The AI Hub marked its one-year anniversary this week with a Statewide Innovation Showcase at Rutgers New Brunswick. Joined by Gov. Mikie Sherrill, it used the moment to announce its next phase: bringing practical AI training directly into communities through libraries, while also building a system to track how AI is actually changing jobs on the ground.
“For the past year, the New Jersey AI Hub has helped ensure New Jerseyans from every community can access the skills they need to succeed in a rapidly changing economy,” Sherrill said. “As New Jersey continues to lead in innovation, we are committed to expanding opportunity and preparing our residents for the technology of the future.”
The community college piece of that work, AI Ready NJ, was already announced last week. This new push goes further into the community and gets more specific about employer demand.
The centerpiece of the new announcement, the NJ AI Library Learning Network is a partnership between the NJ AI Hub, LibraryLinkNJ, the New Jersey State Library and the Garden State Employment and Training Association.
The idea is simple: most people don’t walk into a community college to learn a new skill, but they do walk into a library to do so.
“When people are exposed to a new technology and unsure what it means for their lives, libraries are their place for exploration, discovery, and learning,” New Jersey State Librarian Jen Nelson said. “This partnership gives libraries a way to help New Jerseyans build confidence with AI through practical skills they can use for work, learning, business, and daily life.”
The network will train library staff and bring AI literacy, jobseeker training and small business education directly into communities — covering everyday uses like job searches and business operations rather than abstract AI theory.
“If we want more people to benefit from AI, we have to bring practical training to the places people already trust and use,” Liat Krawczyk, executive director of the NJ AI Hub, said. “Public libraries are one of the most powerful access points we have — for residents, jobseekers, entrepreneurs, small businesses, and community organizations.”
Ralph Bingham III, executive director of LibraryLinkNJ, said the model is built to spread on its own.
“Train library staff, support them with strong materials and a peer network, and help them bring useful, responsible AI learning to the public,” he said.
The other new piece is less visible but arguably more useful long-term: the AI Employer Signal Pilot, a partnership with GSETA that will have selected local workforce development boards gather real, employer-validated information about how AI is actually changing jobs and required skills.

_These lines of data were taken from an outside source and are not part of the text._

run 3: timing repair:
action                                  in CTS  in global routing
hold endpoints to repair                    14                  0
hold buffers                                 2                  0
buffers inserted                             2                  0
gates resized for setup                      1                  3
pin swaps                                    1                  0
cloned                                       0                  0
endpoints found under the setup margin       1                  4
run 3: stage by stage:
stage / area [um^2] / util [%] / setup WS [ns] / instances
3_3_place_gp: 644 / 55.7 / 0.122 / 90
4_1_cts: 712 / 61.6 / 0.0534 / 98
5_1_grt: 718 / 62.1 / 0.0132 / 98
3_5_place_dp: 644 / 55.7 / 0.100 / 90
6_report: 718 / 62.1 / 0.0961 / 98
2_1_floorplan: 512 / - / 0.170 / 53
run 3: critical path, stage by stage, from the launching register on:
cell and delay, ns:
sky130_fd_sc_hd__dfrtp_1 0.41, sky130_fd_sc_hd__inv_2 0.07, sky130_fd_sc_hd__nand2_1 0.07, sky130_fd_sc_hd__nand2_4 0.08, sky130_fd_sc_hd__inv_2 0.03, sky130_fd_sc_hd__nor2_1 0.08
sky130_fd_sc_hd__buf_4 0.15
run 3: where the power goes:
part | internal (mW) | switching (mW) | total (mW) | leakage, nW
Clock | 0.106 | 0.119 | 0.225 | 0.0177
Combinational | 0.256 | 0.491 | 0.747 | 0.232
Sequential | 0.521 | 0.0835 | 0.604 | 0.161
--- src/rtl/multi_buffer_controller.sv ---
// Triple+/N-buffer frame controller: writer/reader id grants 1 cycle after request, valid held until request drops.
// No stall path (free buffer always exists). Optional counters under `MULTI_BUFFER_STATS_EN`.
module multi_buffer_controller #(
    parameter int NUM_BUFFERS = 3,
    parameter int ID_WIDTH    = 2
) (
    input  logic                clk,
    input  logic                reset,
    input  logic                write_rq_rdy,
    input  logic                finalize_wr,
    input  logic                read_rq_rdy,
    input  logic                finalize_rd,
    output logic                wr_id_valid,
    output logic [ID_WIDTH-1:0] wr_id,
    output logic                rd_id_valid,
    output logic [ID_WIDTH-1:0] rd_id,
    output logic                frame_drop,
    output logic                rd_repeat
`ifdef MULTI_BUFFER_STATS_EN
    ,
    output logic [15:0]         drop_count,
    output logic [15:0]         repeat_count
`endif
);

    typedef enum logic [1:0] {IDLE, GRANT, RELEASE} chan_state_t;

    chan_state_t         wr_state, wr_state_nxt, rd_state, rd_state_nxt;
    logic [ID_WIDTH-1:0] wr_idx, rd_idx, latest_idx, latest_eff, alloc_idx;
    logic                wr_active, rd_active, fresh;
    logic                wr_take, rd_take, wr_fin, rd_fin, wr_reuse, rd_reuse;

    always_comb begin
        wr_take    = (wr_state == IDLE) && write_rq_rdy;
        rd_take    = (rd_state == IDLE) && read_rq_rdy;
        wr_fin     = finalize_wr && wr_active;
        rd_fin     = finalize_rd && rd_active;
        // A finalize in the same cycle as a request ends the old buffer, so the request allocates anew.
        wr_reuse   = wr_active && !finalize_wr;
        rd_reuse   = rd_active && !finalize_rd;
        latest_eff = wr_fin ? wr_idx : latest_idx;
    end

    always_comb begin
        alloc_idx = '0;
        for (int i = NUM_BUFFERS - 1; i >= 0; i--) begin
            if ((ID_WIDTH'(i) != latest_eff) && !(rd_active && (ID_WIDTH'(i) == rd_idx)))
                alloc_idx = ID_WIDTH'(i);
        end
    end

    always_comb begin
        wr_state_nxt = wr_state;
        case (wr_state)
            IDLE:    if (write_rq_rdy) wr_state_nxt = GRANT;
            GRANT:   if (!write_rq_rdy) wr_state_nxt = RELEASE;
            RELEASE: wr_state_nxt = IDLE;
            default: wr_state_nxt = IDLE;
        endcase
    end

    always_comb begin
        rd_state_nxt = rd_state;
        case (rd_state)
            IDLE:    if (read_rq_rdy) rd_state_nxt = GRANT;
            GRANT:   if (!read_rq_rdy) rd_state_nxt = RELEASE;
            RELEASE: rd_state_nxt = IDLE;
            default: rd_state_nxt = IDLE;
        endcase
    end

    always_ff @(posedge clk) begin
        if (reset) begin
            wr_state   <= IDLE;
            rd_state   <= IDLE;
            wr_idx     <= '0;
            rd_idx     <= '0;
            latest_idx <= '0;
            wr_active  <= 1'b0;
            rd_active  <= 1'b0;
            fresh      <= 1'b1;
            frame_drop <= 1'b0;
            rd_repeat  <= 1'b0;
        end else begin
            wr_state   <= wr_state_nxt;
            rd_state   <= rd_state_nxt;
            frame_drop <= wr_fin && fresh;
            rd_repeat  <= rd_take && !rd_reuse && !fresh;
            if (wr_fin) begin
                latest_idx <= wr_idx;
                wr_active  <= 1'b0;
            end
            if (wr_take && !wr_reuse) begin
                wr_idx    <= alloc_idx;
                wr_active <= 1'b1;
            end
            if (rd_fin)
                rd_active <= 1'b0;
            if (rd_take && !rd_reuse) begin
                rd_idx    <= latest_idx;
                rd_active <= 1'b1;
            end
            // A frame finalized while the reader grabs the old latest stays fresh.
            if (wr_fin)
                fresh <= 1'b1;
            else if (rd_take && !rd_reuse)
                fresh <= 1'b0;
        end
    end

    assign wr_id_valid = (wr_state == GRANT);
    assign rd_id_valid = (rd_state == GRANT);
    assign wr_id       = wr_idx;
    assign rd_id       = rd_idx;

`ifdef MULTI_BUFFER_STATS_EN
    always_ff @(posedge clk) begin
        if (reset) begin
            drop_count   <= '0;
            repeat_count <= '0;
        end else begin
            if (frame_drop && (drop_count != 16'hFFFF))
                drop_count <= drop_count + 16'd1;
            if (rd_repeat && (repeat_count != 16'hFFFF))
                repeat_count <= repeat_count + 16'd1;
        end
    end
`endif

endmodule

--- config.mk ---
export PLATFORM = sky130hd
export DESIGN_NAME = multi_buffer_controller
export DESIGN_NICKNAME = d
export VERILOG_FILES = /design/src/rtl/multi_buffer_controller.sv
export SDC_FILE = /design/constraint.sdc
export NUM_CORES = 1
export LEC_CHECK = 0
export ABC_AREA = 1
export BUFFER_PORTS_ARGS = -buffer_cell sky130_fd_sc_hd__buf_2
export CORE_AREA = 2 2 39 41
export CTS_BUF_LIST = sky130_fd_sc_hd__clkbuf_4 sky130_fd_sc_hd__clkbuf_8
export DETAILED_ROUTE_END_ITERATION = 8
export DIE_AREA = 0 0 41 43
export GPL_ROUTABILITY_DRIVEN = 0
export PLACE_DENSITY_LB_ADDON = 0.05
export RECOVER_POWER = 100
export SYNTH_ARGS = -nofsm -noshare
export SYNTH_HDL_FRONTEND = slang
export SYNTH_SLANG_ARGS = --single-unit
--- constraint.sdc ---
create_clock -name clk -period 1.25 [get_ports clk]
set_clock_uncertainty 0.1 [all_clocks]
set_input_delay 0.125 -clock clk [delete_from_list [all_inputs] [get_ports clk]]
set_output_delay 0.125 -clock clk [all_outputs]
set_load 0.1 [all_outputs]
==> src/rtl/fifo_wr_arbiter.sv <==
// Round-robin write-port arbiter merging NUM_REQ capture sources into one FIFO write port.
// Optional macro FIFO_ARB_TAG_EN replaces the top two data bits with the source index.
module fifo_wr_arbiter #(
  parameter int NUM_REQ = 2,
  parameter int DW      = 18,
  parameter int CNT_W   = 16
) (
  input  logic                  fe_clk,
  input  logic                  reset_i,
  input  logic                  I_enable,
  input  logic                  I_clear_stats,
  input  logic [NUM_REQ-1:0]    I_req_valid,
  input  logic [NUM_REQ*DW-1:0] I_req_data,
  output logic [NUM_REQ-1:0]    O_req_ready,
  input  logic                  I_fifo_full,
  input  logic                  I_fifo_prog_full,
  output logic                  O_fifo_wr,
  output logic [DW-1:0]         O_fifo_data,
  output logic [1:0]            O_last_grant,
  output logic [1:0]            O_state,
  output logic [CNT_W-1:0]      O_stall_count
);

  typedef enum logic [1:0] {
    ST_IDLE    = 2'd0,
    ST_RUN     = 2'd1,
    ST_BLOCKED = 2'd2
  } state_e;

  state_e               state_q;
  logic                 wr_q;
  logic [DW-1:0]        data_q;
  logic [1:0]           last_grant_q;
  logic [CNT_W-1:0]     cnt_q;
  logic [CNT_W-1:0]     cnt_d;

  logic                 blk;
  logic                 grant_any;
  logic [1:0]           grant_idx;
  logic [NUM_REQ-1:0]   grant_oh;
  logic [DW-1:0]        data_sel;
  logic [DW-1:0]        wr_word;
  logic                 stall_inc;
  int                   cand;

  assign blk = I_fifo_full | I_fifo_prog_full;

  // Round-robin search starting just after the last accepted requester.
  always_comb begin
    grant_any = 1'b0;
    grant_idx = 2'd0;
    cand      = 0;
    if ((state_q == ST_RUN) && !blk && I_enable) begin
      for (int i = 0; i < NUM_REQ; i++) begin
        cand = int'(last_grant_q) + i + 1;
        if (cand >= NUM_REQ) begin
          cand = cand - NUM_REQ;
        end else begin
          cand = cand;
        end
        for (int k = 0; k < NUM_REQ; k++) begin
          if (!grant_any && I_req_valid[k] && (k == cand)) begin
            grant_any = 1'b1;
            grant_idx = 2'(k);
          end else begin
            grant_any = grant_any;
          end
        end
      end
    end else begin
      grant_any = 1'b0;
    end
  end

  // One-hot ready and the selected requester word.
  always_comb begin
    grant_oh = '0;
    data_sel = '0;
    for (int k = 0; k < NUM_REQ; k++) begin
      grant_oh[k] = grant_any && (grant_idx == 2'(k));
      if (grant_oh[k]) begin
        data_sel = I_req_data[k*DW +: DW];
      end else begin
        data_sel = data_sel;
      end
    end
  end

`ifdef FIFO_ARB_TAG_EN
  assign wr_word = {grant_idx, data_sel[DW-3:0]};
`else
  assign wr_word = data_sel;
`endif

  // Saturating stall counter; a clear wins over a same-cycle increment.
  always_comb begin
    stall_inc = (|I_req_valid) & I_enable & (blk | (state_q == ST_BLOCKED));
    if (I_clear_stats) begin
      cnt_d = '0;
    end else if (stall_inc && (cnt_q != {CNT_W{1'b1}})) begin
      cnt_d = cnt_q + CNT_W'(1);
    end else begin
      cnt_d = cnt_q;
    end
  end

  // Control FSM; disabling takes priority over the blocking transitions.
  always_ff @(posedge fe_clk or posedge reset_i) begin
    if (reset_i) begin
      state_q <= ST_IDLE;
    end else begin
      case (state_q)
        ST_IDLE: begin
          if (I_enable) state_q <= ST_RUN;
          else          state_q <= ST_IDLE;
        end
        ST_RUN: begin
          if (!I_enable) state_q <= ST_IDLE;
          else if (blk)  state_q <= ST_BLOCKED;
          else           state_q <= ST_RUN;
        end
        ST_BLOCKED: begin
          if (!I_enable) state_q <= ST_IDLE;
          else if (!blk) state_q <= ST_RUN;
          else           state_q <= ST_BLOCKED;
        end
        default: state_q <= ST_IDLE;
      endcase
    end
  end

  // Registered write port, round-robin pointer and stall counter.
  always_ff @(posedge fe_clk or posedge reset_i) begin
    if (reset_i) begin
      wr_q         <= 1'b0;
      data_q       <= '0;
      last_grant_q <= 2'(NUM_REQ - 1);
      cnt_q        <= '0;
    end else begin
      wr_q  <= grant_any;
      cnt_q <= cnt_d;
      if (grant_any) begin
        data_q       <= wr_word;
        last_grant_q <= grant_idx;
      end else begin
        data_q       <= data_q;
        last_grant_q <= last_grant_q;
      end
    end
  end

  assign O_req_ready   = grant_oh;
  assign O_fifo_wr     = wr_q;
  assign O_fifo_data   = data_q;
  assign O_last_grant  = last_grant_q;
  assign O_state       = state_q;
  assign O_stall_count = cnt_q;

endmodule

It’s a response to a real gap. Workforce systems often build training programs based on guesses about what employers will need — this pilot tries to replace the guessing with direct employer feedback, county by county.
“The workforce system needs better real-time information about how AI is actually showing up in workplaces,” said Samantha Pfeiffer, executive director of GSETA. “This pilot will help selected counties identify the AI-related skills and training needs employers are seeing on the ground.”
The showcase itself, meanwhile, doubled as a check-in on the Hub’s broader ecosystem.
The event included the first expo day for the Hub’s startup accelerator, operated by Plug and Play, along with founder pitches from its first cohort. In the afternoon, hundreds of faculty and academic leaders gathered to review data from the Hub’s newly launched Intelligence Project, which has mapped more than 200 AI initiatives across 36 higher education institutions in the state.
N.J. EDA Chief Economic Transformation Officer Kathleen Coviello tied the announcements back to the bigger picture.
“New Jersey’s AI economy will be strongest if residents, workers, and small businesses have practical ways to participate,” she said. “These partnerships help move AI readiness closer to communities while giving the workforce system better insight into employer demand.”
A year in, the Hub’s pitch has been consistent: AI readiness isn’t just a university or startup problem. It’s a library card and a community college and a local workforce board problem too.